Good morning. Here's my take on some of the stories driving the debate in politics, finance and social issues across Asia today.

Malaysia takes a step backward to help the privileged.

So much for Prime Minister Najib Razak, the great reformer. The spin from the Malaysian leader since taking office in 2009 was about dismantling the four-decade-old affirmative-action program favoring ethnic Malays introduced by his prime-minister father Abdul Razak. It turns off foreign investors and undermines productivity. Far from scrapping race-based policies, Najib plans to expand them and further marginalize Malaysia's Chinese and Indian minorities. The announcement, due September 14, comes as markets are scrutinizing Asia's economies more than at any time since 1997. It may play well domestically, but it won't win Malaysia new fans among overseas investors.

Does India really have room for space?

As the rupee crashes, investors flee and malnutrition abounds, Indian officials can't help buzzing and boasting about the most peculiar of things: a mission to mars. The Bangalore-based Indian Space Research Organization is frantically preparing for the November launch of its unmanned Mars orbiter mission. The program's cost -- $71 million -- is paltry by NASA standards in the U.S. But does a nation in which more than two-thirds of 1.2 billion people eat less than the minimum target set by the government really have time, or resources, for a space program? With all due respect to physicists and engineers, it's a very valid question for a government with enough troubles in this world.

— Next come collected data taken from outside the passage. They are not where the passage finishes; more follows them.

===== config.mk =====
export PLATFORM = sky130hd
export DESIGN_NAME = filter_sample_sequencer_flat
export DESIGN_NICKNAME = d
export VERILOG_FILES = /design/src/rtl/filter_sample_sequencer_if.sv /design/src/rtl/filter_sample_sequencer.sv /design/src/flat_wrapper.sv
export SDC_FILE = /design/constraint.sdc
export NUM_CORES = 1
export LEC_CHECK = 0
export CAP_MARGIN = 20
export CORE_UTILIZATION = 40
export DETAILED_ROUTE_END_ITERATION = 12
export DONT_BUFFER_PORTS = 1
export SYNTH_ARGS = -nofsm -noshare
export SYNTH_HDL_FRONTEND = slang
export SYNTH_SLANG_ARGS = --single-unit

===== constraint.sdc =====
create_clock -name CLK -period 4.9 [get_ports CLK]
set_clock_uncertainty 0.1 [all_clocks]
set_input_delay 0.49 -clock CLK [delete_from_list [all_inputs] [get_ports CLK]]
set_output_delay 0.49 -clock CLK [all_outputs]
set_load 0.01 [all_outputs]
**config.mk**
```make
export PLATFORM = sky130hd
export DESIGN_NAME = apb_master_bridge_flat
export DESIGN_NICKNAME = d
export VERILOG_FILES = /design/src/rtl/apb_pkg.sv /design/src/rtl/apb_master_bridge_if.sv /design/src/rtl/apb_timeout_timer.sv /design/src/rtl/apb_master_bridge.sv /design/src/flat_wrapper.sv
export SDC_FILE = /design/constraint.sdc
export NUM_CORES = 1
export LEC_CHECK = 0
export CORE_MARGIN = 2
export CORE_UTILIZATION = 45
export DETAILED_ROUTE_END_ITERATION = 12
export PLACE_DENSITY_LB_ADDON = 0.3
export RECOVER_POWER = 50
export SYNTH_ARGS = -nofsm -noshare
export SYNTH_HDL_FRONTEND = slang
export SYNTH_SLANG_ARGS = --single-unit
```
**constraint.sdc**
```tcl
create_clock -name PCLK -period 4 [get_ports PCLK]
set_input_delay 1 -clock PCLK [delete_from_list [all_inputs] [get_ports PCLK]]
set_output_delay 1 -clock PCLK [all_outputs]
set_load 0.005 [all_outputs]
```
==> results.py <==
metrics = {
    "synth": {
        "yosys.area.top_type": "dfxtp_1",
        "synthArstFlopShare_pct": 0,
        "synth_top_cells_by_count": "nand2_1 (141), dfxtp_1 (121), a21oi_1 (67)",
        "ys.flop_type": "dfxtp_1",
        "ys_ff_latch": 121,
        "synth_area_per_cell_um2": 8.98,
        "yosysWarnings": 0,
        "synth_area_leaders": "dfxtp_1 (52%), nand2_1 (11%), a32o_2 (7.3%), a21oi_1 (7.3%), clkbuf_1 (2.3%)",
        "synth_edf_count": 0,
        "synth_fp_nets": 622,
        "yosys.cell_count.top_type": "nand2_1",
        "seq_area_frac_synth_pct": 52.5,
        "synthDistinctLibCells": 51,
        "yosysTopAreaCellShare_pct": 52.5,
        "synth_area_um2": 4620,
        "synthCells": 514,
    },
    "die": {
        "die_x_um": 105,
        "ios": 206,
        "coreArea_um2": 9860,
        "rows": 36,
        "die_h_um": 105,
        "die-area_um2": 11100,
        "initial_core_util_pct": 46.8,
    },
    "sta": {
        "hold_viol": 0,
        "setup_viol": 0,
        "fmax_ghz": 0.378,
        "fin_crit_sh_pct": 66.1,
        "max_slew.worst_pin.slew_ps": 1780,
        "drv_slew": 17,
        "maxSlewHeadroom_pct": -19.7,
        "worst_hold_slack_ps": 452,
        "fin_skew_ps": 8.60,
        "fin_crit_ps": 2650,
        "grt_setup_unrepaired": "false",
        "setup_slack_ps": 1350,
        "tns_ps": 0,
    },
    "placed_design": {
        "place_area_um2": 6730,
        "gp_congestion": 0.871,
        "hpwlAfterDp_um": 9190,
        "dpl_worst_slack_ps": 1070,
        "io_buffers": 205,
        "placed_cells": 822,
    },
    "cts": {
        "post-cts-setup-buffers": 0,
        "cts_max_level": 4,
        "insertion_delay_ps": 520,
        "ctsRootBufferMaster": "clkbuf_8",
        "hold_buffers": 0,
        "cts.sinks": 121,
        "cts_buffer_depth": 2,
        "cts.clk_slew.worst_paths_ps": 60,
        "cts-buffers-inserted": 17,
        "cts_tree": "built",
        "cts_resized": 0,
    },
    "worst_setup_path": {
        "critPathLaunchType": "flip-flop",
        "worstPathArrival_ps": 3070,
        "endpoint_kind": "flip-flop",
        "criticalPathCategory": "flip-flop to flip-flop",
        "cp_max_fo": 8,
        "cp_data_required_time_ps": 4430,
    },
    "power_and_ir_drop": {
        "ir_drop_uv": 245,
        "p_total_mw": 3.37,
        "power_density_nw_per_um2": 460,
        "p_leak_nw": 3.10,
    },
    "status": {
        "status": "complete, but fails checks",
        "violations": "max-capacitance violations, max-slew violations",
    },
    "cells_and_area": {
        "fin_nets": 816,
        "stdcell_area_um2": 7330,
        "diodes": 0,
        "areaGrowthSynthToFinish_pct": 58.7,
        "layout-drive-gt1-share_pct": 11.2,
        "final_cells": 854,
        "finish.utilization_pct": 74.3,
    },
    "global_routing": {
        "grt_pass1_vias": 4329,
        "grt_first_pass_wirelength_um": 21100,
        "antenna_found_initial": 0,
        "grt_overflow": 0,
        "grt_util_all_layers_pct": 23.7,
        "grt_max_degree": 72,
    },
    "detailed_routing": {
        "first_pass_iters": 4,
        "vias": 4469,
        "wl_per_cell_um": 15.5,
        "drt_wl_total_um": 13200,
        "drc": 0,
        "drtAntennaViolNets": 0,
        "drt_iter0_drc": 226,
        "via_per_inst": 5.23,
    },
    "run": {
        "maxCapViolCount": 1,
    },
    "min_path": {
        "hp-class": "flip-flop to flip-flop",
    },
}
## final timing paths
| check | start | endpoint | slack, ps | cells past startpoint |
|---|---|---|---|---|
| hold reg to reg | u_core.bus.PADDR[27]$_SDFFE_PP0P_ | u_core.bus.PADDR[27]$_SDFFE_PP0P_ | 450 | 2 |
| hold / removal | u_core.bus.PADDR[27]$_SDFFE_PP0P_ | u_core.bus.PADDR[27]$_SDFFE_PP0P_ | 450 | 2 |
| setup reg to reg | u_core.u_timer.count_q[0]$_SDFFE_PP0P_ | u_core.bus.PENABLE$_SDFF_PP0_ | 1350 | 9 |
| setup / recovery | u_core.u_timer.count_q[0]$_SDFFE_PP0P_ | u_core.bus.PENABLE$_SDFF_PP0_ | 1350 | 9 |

Twitter eyes IPO, China's Alibaba remains coy.

Jack Ma is either a market-timing genius or the billionaire founder and chairman of e-commerce giant Alibaba is missing an ideal window of opportunity. Markets are aflutter with Twitter's planned initial public offering, which will be the biggest since Facebook's in May 2012. China's own IPO drama is hitting a fever pitch, as the South China Morning Post reports that Alibaba may postpone its $12.9 billion IPO until 2015. As punters wonder what, oh what, Ma is thinking, Twitter's market debut will offer clues about investors' appetite for risk in a decidedly uncertain world economy.

A "soft landing" for North Korea's economy?

The more someone insists they know what Kim Jong Un is doing, thinking or feeling, the more skeptical you should be. North Korea is the ultimate black box. Basketball great Dennis Rodman (he recently visited Kim for a second time) probably possesses more intelligence on the state of play in Pyongyang than the CIA. So when Jaewoo Choo, a professor at Kyung Hee University in Seoul who has meticulously studied German reunification, sketches out a scenario in which a "slow and steady" engagement on the Korean peninsula leads to peace and prosperity, it's worth considering. Sure, he could be dead wrong. But then so has virtually every so-called Korea expert over the last 20 years.

Cuteness pays off for Hello Kitty -- for now.

She is one of the world's most recognizable fictional characters and a staple of the "kawaii," or cute, segment of Japanese popular culture. And Hello Kitty has now made the 85-year-old founder of Tokyo-based Sanrio, Shintaro Tsuji, a billionaire. The company's shares have doubled this year, a gain outpacing the more than the 38 percent gain in Japan’s benchmark Nikkei 225 Stock Average. But what about an Act II? Sanrio is still trying to diversify beyond Hello Kitty, and with limited success. For now, the company is winning the hearts and wallets of girls, women and the likes of Lady Gaga. Cute has its limits, though. It's time investors ask Sanrio what's next?